Alice Echaquan says people need to stand up against racism in the wake of her cousin Joyce's death. (Submitted by Alice Echaquan)

"She said, 'Oh, you don't know yet?' And I said, 'What?' And she says, 'She's died. She's died,'" Alice said. "And my heart stopped."

Alice said it's been hard to get Joyce off her mind, and that she can't eat or sleep. She said she is afraid to go back to the hospital, and that other relatives of hers have had experiences similar to Joyce's.

They aren't alone. 

"As Indigenous [doctors], we have people reaching out to us almost weekly ... with stories of mistreatment in the system," said Dr. Lisa Richardson, a mixed Anishinaabe physician and strategic lead in Indigenous health at the University of Toronto and Women's College Hospital.

As Indigenous [doctors], we have people reaching out to us almost weekly ... with stories of mistreatment in the system.- Dr.

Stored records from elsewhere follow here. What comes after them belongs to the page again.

Context: an optimization exercise on an open-source flow, tuned for small area, a short achievable clock period and few clock cycles per item. The choices shown serve that exercise and are no tape-out recipe. Power is estimated from default activity; no workload was simulated.

Setup of old:
==> flow/design.v <==
module muldiv_unit #(
  parameter int XLEN = 32
) (
  input  logic            clk_i,
  input  logic            rst_i,
  input  logic            flush_i,
  input  logic            valid_i,
  output logic            ready_o,
  input  logic [2:0]      op_i,
  input  logic [XLEN-1:0] rs1_i,
  input  logic [XLEN-1:0] rs2_i,
  input  logic [4:0]      rd_addr_i,
  output logic            valid_o,
  input  logic            ready_i,
  output logic [XLEN-1:0] result_o,
  output logic [4:0]      rd_addr_o
);
  localparam logic [1:0] F_EMPTY = 2'd0;
  localparam logic [1:0] F_RAW   = 2'd1;
  localparam logic [1:0] F_ABS   = 2'd2;
  localparam logic [1:0] E_IDLE = 2'd0;
  localparam logic [1:0] E_ITER = 2'd1;
  localparam logic [1:0] E_F1   = 2'd2;
  localparam logic [1:0] E_F2   = 2'd3;
  function automatic logic [4:0] msb_pos(input logic [31:0] x);
    logic [15:0] y16;
    logic [7:0]  y8;
    logic [3:0]  y4;
    logic [1:0]  y2;
    logic [4:0]  p;
    p[4] = |x[31:16];
    y16  = p[4] ? x[31:16] : x[15:0];
    p[3] = |y16[15:8];
    y8   = p[3] ? y16[15:8] : y16[7:0];
    p[2] = |y8[7:4];
    y4   = p[2] ? y8[7:4] : y8[3:0];
    p[1] = |y4[3:2];
    y2   = p[1] ? y4[3:2] : y4[1:0];
    p[0] = y2[1];
    msb_pos = p;
  endfunction
  function automatic logic [4:0] tz_cnt(input logic [31:0] x);
    logic [31:0] rev;
    for (int i = 0; i < 32; i++) rev[i] = x[31-i];
    tz_cnt = ~msb_pos(rev);
  endfunction
  logic [1:0]  fst_q;
  logic [2:0]  fop_q;
  logic [4:0]  frd_q;
  logic [31:0] fa_q;     
  logic [31:0] fb_q;     
  logic [4:0]  fpa_q, fpb_q;
  logic        fza_q, fzb_q;
  logic        fneg_q;
  logic        fcin_q;   
  logic [1:0]  est_q;
  logic [2:0]  op_q;
  logic [4:0]  rd_q;
  logic [33:0] r_q;      
  logic [33:0] c_q;      
  logic        ci_q;     
  logic [31:0] m_q;      
  logic [31:0] x_q;      
  logic [4:0]  cnt_q;    
  logic [1:0]  j_q;      
  logic        neg_q;    
  logic        lo_q;     
  logic        cin_q;    
  logic        ready_q;
  logic        vo_q;
  logic [31:0] res_q;
  logic [4:0]  rdo_q;
  assign ready_o   = ready_q;
  assign valid_o   = vo_q;
  assign result_o  = res_q;
  assign rd_addr_o = rdo_q;
  logic accept;
  assign accept = valid_i & ready_q & ~flush_i;
  logic is_mul;
  assign is_mul = ~op_q[2];
  logic        sa_en, sb_en, na, nb;
  logic [31:0] abs_a, abs_b;
  always_comb begin
    sa_en = (fop_q == 3'd0) | (fop_q == 3'd1) | (fop_q == 3'd2) | (fop_q == 3'd4) | (fop_q == 3'd6);
    sb_en = (fop_q == 3'd0) | (fop_q == 3'd1) | (fop_q == 3'd4) | (fop_q == 3'd6);
    na    = sa_en & fa_q[31];
    nb    = sb_en & fb_q[31];
    abs_a = na ? (~fa_q + 32'd1) : fa_q;
    abs_b = nb ? (~fb_q + 32'd1) : fb_q;
  end
  logic        f_mul;
  logic        a_le_b;
  logic [4:0]  pm;
  logic [4:0]  dsh;
  always_comb begin
    f_mul  = ~fop_q[2];
    a_le_b = (fpa_q <= fpb_q);
    pm     = a_le_b ? fpa_q : fpb_q;
    dsh    = fpa_q - fpb_q;
  end
  localparam int W = 42;
  logic [W-1:0] pp [8];
  logic [W-1:0] acs, acc;
  logic [W-1:0] s1, c1, s2, c2, s3, c3, s4, c4, s5, c5, s6, c6, s7, c7, s8, c8;
  logic [8:0]   low9;
  always_comb begin
    acs = {{(W-34){1'b0}}, r_q};
    acc = {{(W-34){1'b0}}, c_q};
    for (int i = 0; i < 8; i++) begin
      pp[i] = {W{x_q[i]}} & ({{(W-32){1'b0}}, m_q} << i);
    end
    s1 = acs ^ acc ^ pp[0];
    c1 = ((acs & acc) | (acs & pp[0]) | (acc & pp[0])) << 1;
    s2 = pp[1] ^ pp[2] ^ pp[3];
    c2 = ((pp[1] & pp[2]) | (pp[1] & pp[3]) | (pp[2] & pp[3])) << 1;
    s3 = pp[4] ^ pp[5] ^ pp[6];
    c3 = ((pp[4] & pp[5]) | (pp[4] & pp[6]) | (pp[5] & pp[6])) << 1;
    s4 = s1 ^ c1 ^ s2;
    c4 = ((s1 & c1) | (s1 & s2) | (c1 & s2)) << 1;
    s5 = c2 ^ s3 ^ c3;
    c5 = ((c2 & s3) | (c2 & c3) | (s3 & c3)) << 1;
    s6 = s4 ^ c4 ^ s5;
    c6 = ((s4 & c4) | (s4 & s5) | (c4 & s5)) << 1;
    s7 = s6 ^ c6 ^ c5;
    c7 = ((s6 & c6) | (s6 & c5) | (c6 & c5)) << 1;
    s8 = s7 ^ c7 ^ pp[7];
    c8 = ((s7 & c7) | (s7 & pp[7]) | (c7 & pp[7])) << 1;
    low9 = {1'b0, s8[7:0]} + {1'b0, c8[7:0]} + {8'd0, ci_q};
  end
  logic [33:0] add_s;
  always_comb begin
    add_s  = r_q + c_q + {33'd0, ci_q};
  end
  logic [34:0] t1;       
  logic [35:0] d3a, d3b, d3s, d3c;
  logic [35:0] t3;       
  logic        q1, q0;
  logic [33:0] dnext;
  always_comb begin
    t1  = {1'b0, r_q} + {c_q, 1'b1} + 35'd1;
    d3a = {1'b1, c_q, 1'b1};
    d3b = {2'b11, c_q};
    d3s = {2'b00, r_q} ^ d3a ^ d3b;
    d3c = ((({2'b00, r_q} & d3a) | ({2'b00, r_q} & d3b) | (d3a & d3b)) << 1) | 36'd1;
    t3  = d3s + d3c + 36'd1;
    q1  = ~t1[34];
    q0  = q1 ? ~t3[35] : ~add_s[33];
    if (q1) dnext = q0 ? t3[33:0] : t1[33:0];
    else    dnext = q0 ? add_s : r_q;
  end
  logic [63:0] fsrc;
  logic [63:0] fsh;
  logic [31:0] fres;
  always_comb begin
    fsrc = lo_q ? {r_q[31:0], x_q} : {32'd0, r_q[31:0]};
    fsh  = fsrc >> {j_q, 3'b000};
    fres = (fsh[31:0] ^ {32{neg_q}}) + {31'd0, neg_q & cin_q};
  end
  logic [1:0]  fst_d, est_d;
  logic        vo_d;
  logic        fix_done;
  logic        eng_load;
  always_comb begin
    fix_done = (est_q == E_F2) & (~vo_q | ready_i);
    eng_load = (fst_q == F_ABS) & ((est_q == E_IDLE) | fix_done);
    fst_d = fst_q;
    if (fst_q == F_RAW) fst_d = F_ABS;
    if (eng_load) fst_d = F_EMPTY;
    if (accept) fst_d = F_RAW;
    if (flush_i) fst_d = F_EMPTY;
    est_d = est_q;
    case (est_q)
      E_ITER: if (cnt_q == 5'd0) est_d = is_mul ? E_F1 : E_F2;
      E_F1:   est_d = E_F2;
      E_F2:   if (fix_done) est_d = E_IDLE;
      default: est_d = est_q;
    endcase
    if (eng_load) begin
      if (f_mul) est_d = (fza_q | fzb_q) ? E_F2 : E_ITER;
      else       est_d = (fzb_q | fza_q | (fpa_q < fpb_q)) ? E_F2 : E_ITER;
    end
    if (flush_i) est_d = E_IDLE;
    vo_d = vo_q;
    if (ready_i) vo_d = 1'b0;
    if (fix_done) vo_d = 1'b1;
    if (flush_i) vo_d = 1'b0;
  end
  always_ff @(posedge clk_i) begin
    if (rst_i) begin
      fst_q   <= F_EMPTY;
      est_q   <= E_IDLE;
      vo_q    <= 1'b0;
      ready_q <= 1'b1;
    end else begin
      fst_q   <= fst_d;
      est_q   <= est_d;
      vo_q    <= vo_d;
      ready_q <= (fst_d == F_EMPTY) |
                 ((fst_d == F_ABS) & ((est_d == E_IDLE) | ((est_d == E_F2) & ~vo_d)));
    end
  end
  always_ff @(posedge clk_i) begin
    if (fix_done) begin
      res_q <= fres;
      rdo_q <= rd_q;
    end
  end
  always_ff @(posedge clk_i) begin
    if (accept) begin
      fop_q <= op_i;
      frd_q <= rd_addr_i;
      fa_q  <= rs1_i;
      fb_q  <= rs2_i;
    end else if (fst_q == F_RAW) begin
      fa_q   <= abs_a;
      fb_q   <= abs_b;
      fpa_q  <= msb_pos(abs_a);
      fpb_q  <= msb_pos(abs_b);
      fza_q  <= (fa_q == 32'd0);
      fzb_q  <= (fb_q == 32'd0);
      if (~fop_q[2] & (fop_q != 3'd0)) begin
        fcin_q <= (fa_q == 32'd0) | (fb_q == 32'd0) | ((6'(tz_cnt(fa_q)) + 6'(tz_cnt(fb_q))) >= 6'd32);
      end else begin
        fcin_q <= 1'b1;
      end
      if (~fop_q[2]) fneg_q <= na ^ nb;
      else if (fop_q[1]) fneg_q <= na;
      else fneg_q <= (na ^ nb) & (fb_q != 32'd0);
    end
  end
  always_ff @(posedge clk_i) begin
    if (eng_load) begin
      op_q  <= fop_q;
      rd_q  <= frd_q;
      neg_q <= fneg_q;
      cin_q <= fcin_q;
      if (f_mul) begin
        ci_q  <= 1'b0;
        r_q   <= '0;
        c_q   <= '0;
        m_q   <= a_le_b ? fb_q : fa_q;
        x_q   <= (fza_q | fzb_q) ? 32'd0 : (a_le_b ? fa_q : fb_q);
        cnt_q <= {3'd0, pm[4:3]};
        j_q   <= ~pm[4:3];
        lo_q  <= (fop_q[1:0] == 2'd0);
      end else begin
        r_q   <= {2'b00, fa_q};
        c_q   <= ~{2'b00, fb_q << {dsh[4:1], 1'b0}};
        ci_q  <= 1'b1;
        j_q   <= 2'd0;
        lo_q  <= ~fop_q[1];
        x_q   <= fzb_q ? 32'hFFFF_FFFF : 32'd0;
        cnt_q <= {1'b0, dsh[4:1]};
      end
    end else begin
      case (est_q)
        E_ITER: begin
          cnt_q <= cnt_q - 5'd1;
          if (is_mul) begin
            r_q  <= s8[41:8];
            c_q  <= c8[41:8];
            ci_q <= low9[8];
            x_q  <= {low9[7:0], x_q[31:8]};
          end else begin
            r_q <= dnext;
            x_q <= {x_q[29:0], q1, q0};
            c_q <= {2'b11, c_q[33:2]};
          end
        end
        E_F1: begin
          r_q <= add_s;
        end
        default: ;
      endcase
    end
  end
endmodule
Settings: LEC_CHECK=0, CAP_MARGIN=20, CORE_MARGIN=2, CORE_UTILIZATION=40, SLEW_MARGIN=20; clock period 12.0 ns.
standard.sh (not shown) runs the stock make flow with config.mk's settings and CLKGATE_MAP_FILE= SYNTH_SCRIPT=/design/flow/synth_recipe.tcl, a recipe that flattens the netlist after the stock synthesis.
==> flow/flow/run.sh <==
#!/bin/bash
set -euo pipefail
export SETUP_SLACK_MARGIN=8
bash standard.sh > standard_flow.log 2>&1
[inputs] new vs old
--- a/flow/design.v
+++ b/flow/design.v
@@ -38,22 +38,16 @@
     y2   = p[1] ? y4[3:2] : y4[1:0];
     p[0] = y2[1];
     msb_pos = p;
   endfunction
-  function automatic logic [4:0] tz_cnt(input logic [31:0] x);
-    logic [31:0] rev;
-    for (int i = 0; i < 32; i++) rev[i] = x[31-i];
-    tz_cnt = ~msb_pos(rev);
-  endfunction
   logic [1:0]  fst_q;
   logic [2:0]  fop_q;
   logic [4:0]  frd_q;
   logic [31:0] fa_q;     
   logic [31:0] fb_q;     
   logic [4:0]  fpa_q, fpb_q;
   logic        fza_q, fzb_q;
   logic        fneg_q;
-  logic        fcin_q;   
   logic [1:0]  est_q;
   logic [2:0]  op_q;
   logic [4:0]  rd_q;
   logic [33:0] r_q;      
@@ -63,10 +57,8 @@
   logic [31:0] x_q;      
   logic [4:0]  cnt_q;    
   logic [1:0]  j_q;      
   logic        neg_q;    
-  logic        lo_q;     
-  logic        cin_q;    
   logic        ready_q;
   logic        vo_q;
   logic [31:0] res_q;
   logic [4:0]  rdo_q;
@@ -149,13 +141,26 @@
     else    dnext = q0 ? add_s : r_q;
   end
   logic [63:0] fsrc;
   logic [63:0] fsh;
+  logic [31:0] fval;
+  logic [31:0] lomask;
+  logic        lo_zero;
+  logic        fcin;
   logic [31:0] fres;
   always_comb begin
-    fsrc = lo_q ? {r_q[31:0], x_q} : {32'd0, r_q[31:0]};
-    fsh  = fsrc >> {j_q, 3'b000};
-    fres = (fsh[31:0] ^ {32{neg_q}}) + {31'd0, neg_q & cin_q};
+    fsrc    = (op_q == 3'd0) ? {r_q[31:0], x_q} : {32'd0, r_q[31:0]};
+    fsh     = fsrc >> {j_q, 3'b000};
+    lomask  = ~(32'hFFFF_FFFF << {j_q, 3'b000});
+    lo_zero = (x_q == 32'd0) & ((r_q[31:0] & lomask) == 32'd0);
+    if (is_mul) begin
+      fval = fsh[31:0];
+      fcin = (op_q == 3'd0) | lo_zero;
+    end else begin
+      fval = op_q[1] ? r_q[31:0] : x_q;
+      fcin = 1'b1;
+    end
+    fres = (fval ^ {32{neg_q}}) + {31'd0, neg_q & fcin};
   end
   logic [1:0]  fst_d, est_d;
   logic        vo_d;
   logic        fix_done;
@@ -217,13 +222,8 @@
       fpa_q  <= msb_pos(abs_a);
       fpb_q  <= msb_pos(abs_b);
       fza_q  <= (fa_q == 32'd0);
       fzb_q  <= (fb_q == 32'd0);
-      if (~fop_q[2] & (fop_q != 3'd0)) begin
-        fcin_q <= (fa_q == 32'd0) | (fb_q == 32'd0) | ((6'(tz_cnt(fa_q)) + 6'(tz_cnt(fb_q))) >= 6'd32);
-      end else begin
-        fcin_q <= 1'b1;
-      end
       if (~fop_q[2]) fneg_q <= na ^ nb;
       else if (fop_q[1]) fneg_q <= na;
       else fneg_q <= (na ^ nb) & (fb_q != 32'd0);
     end
@@ -232,24 +232,20 @@
     if (eng_load) begin
       op_q  <= fop_q;
       rd_q  <= frd_q;
       neg_q <= fneg_q;
-      cin_q <= fcin_q;
       if (f_mul) begin
         ci_q  <= 1'b0;
         r_q   <= '0;
         c_q   <= '0;
         m_q   <= a_le_b ? fb_q : fa_q;
         x_q   <= (fza_q | fzb_q) ? 32'd0 : (a_le_b ? fa_q : fb_q);
         cnt_q <= {3'd0, pm[4:3]};
         j_q   <= ~pm[4:3];
-        lo_q  <= (fop_q[1:0] == 2'd0);
       end else begin
         r_q   <= {2'b00, fa_q};
         c_q   <= ~{2'b00, fb_q << {dsh[4:1], 1'b0}};
         ci_q  <= 1'b1;
-        j_q   <= 2'd0;
-        lo_q  <= ~fop_q[1];
         x_q   <= fzb_q ? 32'hFFFF_FFFF : 32'd0;
         cnt_q <= {1'b0, dsh[4:1]};
       end
     end else begin
Notes after the runs:
Per the comparison of new with old, combinational fraction of design power increased 1.8 points, synthesized area increased about 2.8%. On net load switching power, new does worse than old. new vs old: worst setup slack before clock tree synthesis up in new. STATUS worst setup slack: new wins against old. new vs old: post-route cell area up slightly. From new to old, accumulated negative setup slack did not move at all.
No functional check of the RTL was part of any run of this note.

static timing again, ports no longer ideal:
No port has a modelled driver above. Below, the same layouts with a new extraction and two added sets of constraints. Step 1 sets driving cells, clkbuf_16 on the clock port and buf_2 on the other inputs (assumed; they add their load-dependent delay and slew). Step 2 adds t to the input delays and takes it off the output delays; t is the mean of the earliest and latest rising clock arrival at the registers after step 1. Input paths then give back, and output paths get back, about the clock's delay inside the block. Slacks: ideal ports / drivers / drivers and shift; pairs: ideal ports / drivers.
| run | t, ns | setup slack, ns | cell pins on the clock port's net |
|---|---|---|---|
| old | 0.635 | 7.461 / 7.461 / 7.229 | 1 |
| new | 0.631 | 7.509 / 7.509 / 7.427 | 1 |
After both steps setup and hold are still met in every run listed. For old, which loses most, drivers alone change the setup slack by 0.000 ns; drivers and shift together by -0.232 ns.
Source: an optimization exercise on an open RTL-to-GDS flow (aim: small area, a short achievable clock period and few clock cycles per item). Production flows keep margins and buffers that such runs may drop.
The RTL was checked by simulation tests, not by an equivalence proof against the original design.
No activity file was given, so power comes from the tool's default toggle rates.

[constraint.sdc]
create_clock -name core_clock -period 6.0 [get_ports {clk}]
set_input_delay 1.2000 -clock core_clock [delete_from_list [all_inputs] [get_ports {clk}]]
set_output_delay 1.2000 -clock core_clock [all_outputs]
set_load 0.01 [all_outputs]
[config.mk]
export PLATFORM = sky130hd
export DESIGN_NAME = sequential_list_engine
export DESIGN_NICKNAME = sequential_list_engine
export VERILOG_FILES = /design/flow/design.v
export SDC_FILE = /design/flow/constraint.sdc
export NUM_CORES = 4
export LEC_CHECK = 0
export CAP_MARGIN = 20
export CORE_MARGIN = 2
export CORE_UTILIZATION = 40
export SLEW_MARGIN = 20
[design.v]
package sle_pkg;
  localparam int DEPTH_DEF      = 16;
  localparam int DATA_WIDTH_DEF = 32;
  localparam logic [2:0] CMD_APPEND  = 3'd0;
  localparam logic [2:0] CMD_INSERT  = 3'd1;
  localparam logic [2:0] CMD_FIND    = 3'd2;
  localparam logic [2:0] CMD_REMOVE  = 3'd3;
  localparam logic [2:0] CMD_WRITE   = 3'd4;
  localparam logic [2:0] CMD_READ    = 3'd5;
  localparam logic [2:0] CMD_CLEAR   = 3'd6;
  typedef struct packed {
    logic [2:0]         cmd;
    logic signed [31:0] value;
    logic [3:0]         position;
  } req_t;
  typedef struct packed {
    logic               ok;
    logic [3:0]         found_index;
    logic signed [31:0] read_value;
    logic [4:0]         count;
  } rsp_t;
  typedef enum logic [2:0] {
    PTR_HOLD,
    PTR_ZERO,
    PTR_INC,
    PTR_DEC,
    PTR_COUNT
  } ptr_op_t;
  typedef enum logic [1:0] {
    RD_PTR,
    RD_PTR_P1,
    RD_PTR_M1,
    RD_POS
  } rd_sel_t;
  typedef enum logic [1:0] {
    WA_PTR,
    WA_POS,
    WA_COUNT
  } wa_sel_t;
  typedef enum logic {
    WD_VAL,
    WD_RDATA
  } wd_sel_t;
  typedef enum logic [1:0] {
    CNT_HOLD,
    CNT_INC,
    CNT_DEC,
    CNT_ZERO
  } cnt_op_t;
  typedef struct packed {
    logic    load;
    ptr_op_t ptr_op;
    logic    rd_en;
    rd_sel_t rd_sel;
    logic    wr_en;
    wa_sel_t wa_sel;
    wd_sel_t wd_sel;
    cnt_op_t cnt_op;
  } ctrl_t;
  typedef struct packed {
    logic full;
    logic cnt_zero;
    logic pos_le_cnt;
    logic pos_lt_cnt;
    logic match;
    logic ptr_last;
    logic ptr_at_pos;
  } stat_t;
  typedef struct packed {
    logic capture;
    logic ok;
    logic found;
    logic rd;
  } res_t;
endpackage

Lisa Richardson, mixed Anishinaabe physician

"And sometimes stories leading to misdiagnoses, oversights and deaths. Sometimes stories of a lack of dignity, outright racist treatment," Richardson told Galloway.

"It is commonplace, unfortunately."

Richardson said stories like Joyce's are upsetting to her not only as an Indigenous person, but as a health-care professional.

"When we are trained to provide care as the central component of all of our professions, whether it be in nursing or medicine or social work, how is it that this treatment, which is a basic lack of respect, is missing?"

'No more apologies,' says advocate

As upsetting as Joyce's story is, what happened to her is not new, said Mary Hannaburg, vice-president of Quebec Native Women, an organization that advocates for Indigenous women in the province.

The Manawan community's mistrust with the hospital in Joliette was documented during the Viens Commission, which looked into discrimination against Indigenous people in Quebec. The Truth and Reconciliation Commission also released numerous calls to action related to health care in 2015.

"So I don't understand, you know, how they can say, well, they don't know how to fix it. They don't know what to change," Hannaburg told The Current. "They know."

The first step, she said, is to stop denying that racism exists.

"All the work in this process that they like to call reconciliation has been done on one side," she said. 

"No more apologies. We need to see actions…. I'm tired of repeating myself. We are tired of repeating ourselves."

A vigil was held Tuesday in Joliette, following Echaquan's passing. A video that captured her being insulted and sworn at by the hospital staff attending to her has renewed longstanding concerns about the treatment of Indigenous people in the health-case system. (Ivanoh Demers/Radio-Canada)

Richardson said she believes these types of incidents continue to happen to Indigenous people because there is not a co-ordinated, system-level mechanism for holding people or institutions accountable.

Preventative action also needs to be taken to help Indigenous people feel safe in the health-care system, she said. That includes hiring more Indigenous care providers, and having more Indigenous people in leadership roles.

"Indigenous peoples know how to respond and what their needs are. And we need to see Indigenous people guiding and leading these responses," Richardson said. 

"I think that we are getting to a place of change. One has to be hopeful. We can't afford not to be."